Gender disparities with the use of percutaneous left ventricular assist device in patients undergoing percutaneous coronary intervention complicated by cardiogenic shock: From pVAD Working Group
Indian Heart J
© 2018 Background: Hemodynamic support with Impella (Abiomed Inc., Danvers, MA) devices is becoming a more prevalent treatment option for patients with cardiogenic shock (CS) undergoing percutaneous coronary intervention (PCI). There exists only limited published data regarding outcome differences between male and female patients. Therefore, the objective of this paper is to analyze these gender differences between short-term survival and in-hospital outcomes in those undergoing PCI with CS. Methods: Between January 2011 and July 2016, patients undergoing PCI with simultaneous use of Impella were identified. Only patients presenting with CS were included in the analysis. All-cause in-hospital mortality was the primary outcome. Using SAS 9.4 for propensity score matching, additional secondary outcomes were also compared. Results: The primary outcome was comparable between males and females (39.5% vs. 26.3%, p = 0.33) in CS patients.

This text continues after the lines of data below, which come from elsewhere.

Source: an optimization exercise on an open RTL-to-GDS flow (aim: small area, a short achievable clock period and few clock cycles). Production flows keep margins and buffers that such runs may drop.

north:
// crc_engine
module crc_engine (
    input  wire        clk,
    input  wire        rst_n,
    input  wire        start,
    input  wire [6:0]  cfg_width,        
    input  wire [63:0] cfg_poly,         
    input  wire [63:0] cfg_init,
    input  wire [63:0] cfg_xorout,
    input  wire        cfg_refin,
    input  wire        cfg_refout,
    input  wire [3:0]  cfg_prefix_len,   
    input  wire [63:0] cfg_prefix,
    input  wire [3:0]  cfg_suffix_len,   
    input  wire [63:0] cfg_suffix,
    input  wire        in_valid,
    input  wire [7:0]  in_data,
    input  wire        in_last,
    output wire        in_ready,
    output wire        busy,
    output reg         done,
    output reg  [63:0] result
);
    localparam [1:0] S_IDLE  = 2'd0,
                     S_ALIGN = 2'd1,
                     S_RUN   = 2'd2,
                     S_OUT   = 2'd3;
    reg [1:0]  state;
    reg        first;        
    reg [3:0]  pre_left;     
    reg [3:0]  suf_left;     
    reg        got_last;     
    reg        data_done;    
    reg [7:0]  hb;           
    reg        hb_v;
    reg        hb_l;
  ...
==> module crc_engine, before the edit <==
module crc_engine (
    input  wire        clk,
    input  wire        rst_n,
    input  wire        start,
    input  wire [6:0]  cfg_width,        
    input  wire [63:0] cfg_poly,         
    input  wire [63:0] cfg_init,
    input  wire [63:0] cfg_xorout,
    input  wire        cfg_refin,
    input  wire        cfg_refout,
    input  wire [3:0]  cfg_prefix_len,   
    input  wire [63:0] cfg_prefix,
    input  wire [3:0]  cfg_suffix_len,   
    input  wire [63:0] cfg_suffix,
    input  wire        in_valid,
    input  wire [7:0]  in_data,
    input  wire        in_last,
    output wire        in_ready,
    output wire        busy,
    output reg         done,
    output reg  [63:0] result
);
    localparam [1:0] S_IDLE  = 2'd0,
                     S_ALIGN = 2'd1,
                     S_RUN   = 2'd2,
                     S_OUT   = 2'd3;
    reg [1:0]  state;
    reg        first;        
    reg [3:0]  pre_left;     
    reg [3:0]  suf_left;     
    reg        got_last;     
    reg        data_done;    
    reg [7:0]  hb;           
    reg        hb_v;
    reg        hb_l;
    reg [63:0] crc;          
    reg [63:0] poly;         
    reg [5:0]  rot;          
    reg        refin;
    reg        refout;
    reg [63:0] xorout;
    reg [63:0] prefix;
    reg [63:0] suffix;
    function [63:0] rev64(input [63:0] v);
        integer n;
        begin
            for (n = 0; n < 64; n = n + 1)
                rev64[n] = v[63 - n];
        end
    endfunction
    wire run       = (state == S_RUN);
    wire pre_ph    = (pre_left != 4'd0);
    wire dat_ph    = !pre_ph && !data_done;
    wire suf_ph    = !pre_ph && data_done;
    wire avail     = run && (pre_ph || suf_ph || hb_v);
    wire is_last   = dat_ph ? (hb_l && suf_left == 4'd0) : (suf_ph && suf_left == 4'd1);
    wire step      = avail;
    wire last_step = step && is_last;
    assign busy     = (state == S_ALIGN) || run;
    assign in_ready = (state == S_ALIGN) || (run && !got_last && !(hb_v && pre_ph));
    wire [63:0] rot_in;
    wire [63:0] rot_out = (rot_in >> rot) | (rot_in << (7'd64 - {1'b0, rot}));
    wire [7:0] pbyte = prefix[(pre_left - 4'd1) * 8 +: 8];
    wire [7:0] sbyte = suffix[(suf_left - 4'd1) * 8 +: 8];
    wire [7:0] cur   = pre_ph ? pbyte : (dat_ph ? hb : sbyte);
    reg [7:0] feed;
    integer k;
    always @* begin
        for (k = 0; k < 8; k = k + 1)
            feed[k] = refin ? cur[7 - k] : cur[k];
    end
    wire [63:0] poly_eff = first ? rot_out : poly;
    reg [63:0] crc_next;
    reg        fb;
    integer i;
    always @* begin
        crc_next = crc;
        for (i = 7; i >= 0; i = i - 1) begin
            fb       = crc_next[63] ^ feed[i];
            crc_next = crc_next << 1;
            if (fb)
                crc_next = crc_next ^ poly_eff;
        end
    end
    assign rot_in = (state == S_ALIGN) ? crc : (first ? poly : rev64(crc));
    wire [63:0] res_pre = refout ? rev64(crc) : rev64(rot_out);
    always @(posedge clk) begin
        result <= res_pre ^ xorout;
        done   <= rst_n && (state == S_OUT);
        if (!busy) begin
            rot       <= cfg_width[5:0];
            refin     <= cfg_refin;
            refout    <= cfg_refout;
            poly      <= cfg_poly;
            crc       <= cfg_init;
            xorout    <= cfg_xorout;
            prefix    <= cfg_prefix;
            suffix    <= cfg_suffix;
            pre_left  <= cfg_prefix_len;
            suf_left  <= cfg_suffix_len;
            first     <= 1'b1;
            got_last  <= 1'b0;
            data_done <= 1'b0;
            hb_v      <= 1'b0;
        end else begin
            if (state == S_ALIGN)
                crc <= rot_out;
            if (run && first) begin
                poly  <= rot_out;
                first <= 1'b0;
            end
            if (step) begin
                crc <= crc_next;
                if (pre_ph)
                    pre_left <= pre_left - 4'd1;
                else if (dat_ph) begin
                    hb_v <= 1'b0;
                    if (hb_l)
                        data_done <= 1'b1;
                end else
                    suf_left <= suf_left - 4'd1;
            end
            if (in_valid && in_ready) begin
                hb       <= in_data;
                hb_v     <= 1'b1;
                hb_l     <= in_last;
                got_last <= in_last;
            end
        end
        if (!rst_n)
            state <= S_IDLE;
        else if (!busy)
            state <= start ? S_ALIGN : S_IDLE;
        else if (state == S_ALIGN)
            state <= S_RUN;
        else if (last_step)
            state <= S_OUT;
    end
endmodule
Settings: LEC_CHECK=0, CAP_MARGIN=20, CORE_MARGIN=2, CORE_UTILIZATION=30, SETUP_SLACK_MARGIN=1.0, SLEW_MARGIN=20; clock period 25.0 ns.
run.sh (not shown) runs the stock make flow with config.mk's settings and CLKGATE_MAP_FILE= SYNTH_SCRIPT=/design/flow/synth_recipe.tcl, a recipe that flattens the netlist after the stock synthesis.
diff inputs: north => south
-- flow/design.v --
<<< north, line 70
            feed[k] = refin ? cur[7 - k] : cur[k];
    end
    wire [63:0] poly_eff = first ? rot_out : poly;
    reg [63:0] crc_next;
    reg        fb;
>>> south, line 70
            feed[k] = refin ? cur[7 - k] : cur[k];
    end
    wire [63:0] poly_eff = poly;
    wire [63:0] poly_rot = (poly >> rot) | (poly << (7'd64 - {1'b0, rot}));
    reg [63:0] crc_next;
    reg        fb;
<<< north, line 83
        end
    end
    assign rot_in = (state == S_ALIGN) ? crc : (first ? poly : rev64(crc));
    wire [63:0] res_pre = refout ? rev64(crc) : rev64(rot_out);
    always @(posedge clk) begin
>>> south, line 84
        end
    end
    assign rot_in = (state == S_ALIGN) ? crc : rev64(crc);
    wire [63:0] res_pre = refout ? rev64(crc) : rev64(rot_out);
    always @(posedge clk) begin
<<< north, line 104
            hb_v      <= 1'b0;
        end else begin
            if (state == S_ALIGN)
                crc <= rot_out;
            if (run && first) begin
                poly  <= rot_out;
                first <= 1'b0;
            end
            if (step) begin
>>> south, line 105
            hb_v      <= 1'b0;
        end else begin
            if (state == S_ALIGN) begin
                crc  <= rot_out;
                poly <= poly_rot;
            end
            if (step) begin
--- outcome ---
- Going from north to south, buffer share of cell area shrinks by 1.1 points.
- Comparing south with north, the number of resized instances in the post-cts repair step came out essentially unchanged.
- Met3 wire length | south above north
- Compared south vs north, and multi-input combinational gate total is up in south.
- Against north, count of distinct cell types in the synthesized netlist in south rose by a little under 10%.
- In the tables for south and north, critical path depth reads lower with south.
- The initial cell density of the core on north is in line with that on south.
- Diff north -> south: portion of the post-synthesis area used by sequential elements -4.9 points, area after synthesis shows an increase of 18%, met1 global-route usage rose by 5.2 points, layout inverter count without the clock tree went up.
No functional check of the RTL was part of any run of this note.

afterwards: timing with drivers on the ports:
No port has a modelled driver above. Below, the same layouts with a new extraction and two added sets of constraints. Step 1 sets driving cells, clkbuf_16 on the clock port and buf_2 on the other inputs (assumed; they add their load-dependent delay and slew). Step 2, shift: input delay + t, output delay - t, t = (earliest + latest rising clock arrival at the registers) / 2. This alone moves slack from input paths to output paths. Slacks: ideal / step 1 / step 2; pairs: ideal / step 1.
run	t (ns)	setup WS [ns]	latest minus earliest clock arrival (ns)	worst slew at a driven data input, ns
north	0.722	14.558 / 14.558 / 14.558	0.062 / 0.062	0.10
south	0.742	15.689 / 15.689 / 15.689	0.085 / 0.085	0.13
After both steps every run listed still meets setup and hold.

Secondary outcomes were also comparable and included: myocardial infarction, stroke, CS, heart failure, dialysis requirement, bleeding within 72 h, blood transfusion, dysrhythmia, composite of all complications, major adverse cardiac events. Survival at 30 days was equal in both groups. A reduced mortality in males was noted for pre-PCI initiation of Impella. Additionally, both genders who received pre-PCI Impella support, experienced a significant reduction in inotrope use. Conclusions: Despite the small number of cohorts, this study did not reveal any significant differences among gender with the use of percutaneous left ventricular assist devices for PCI in patients with acute myocardial infarction complicated by CS. However, initiation of Impella prior to PCI may be associated with improved mortality and morbidity in both genders.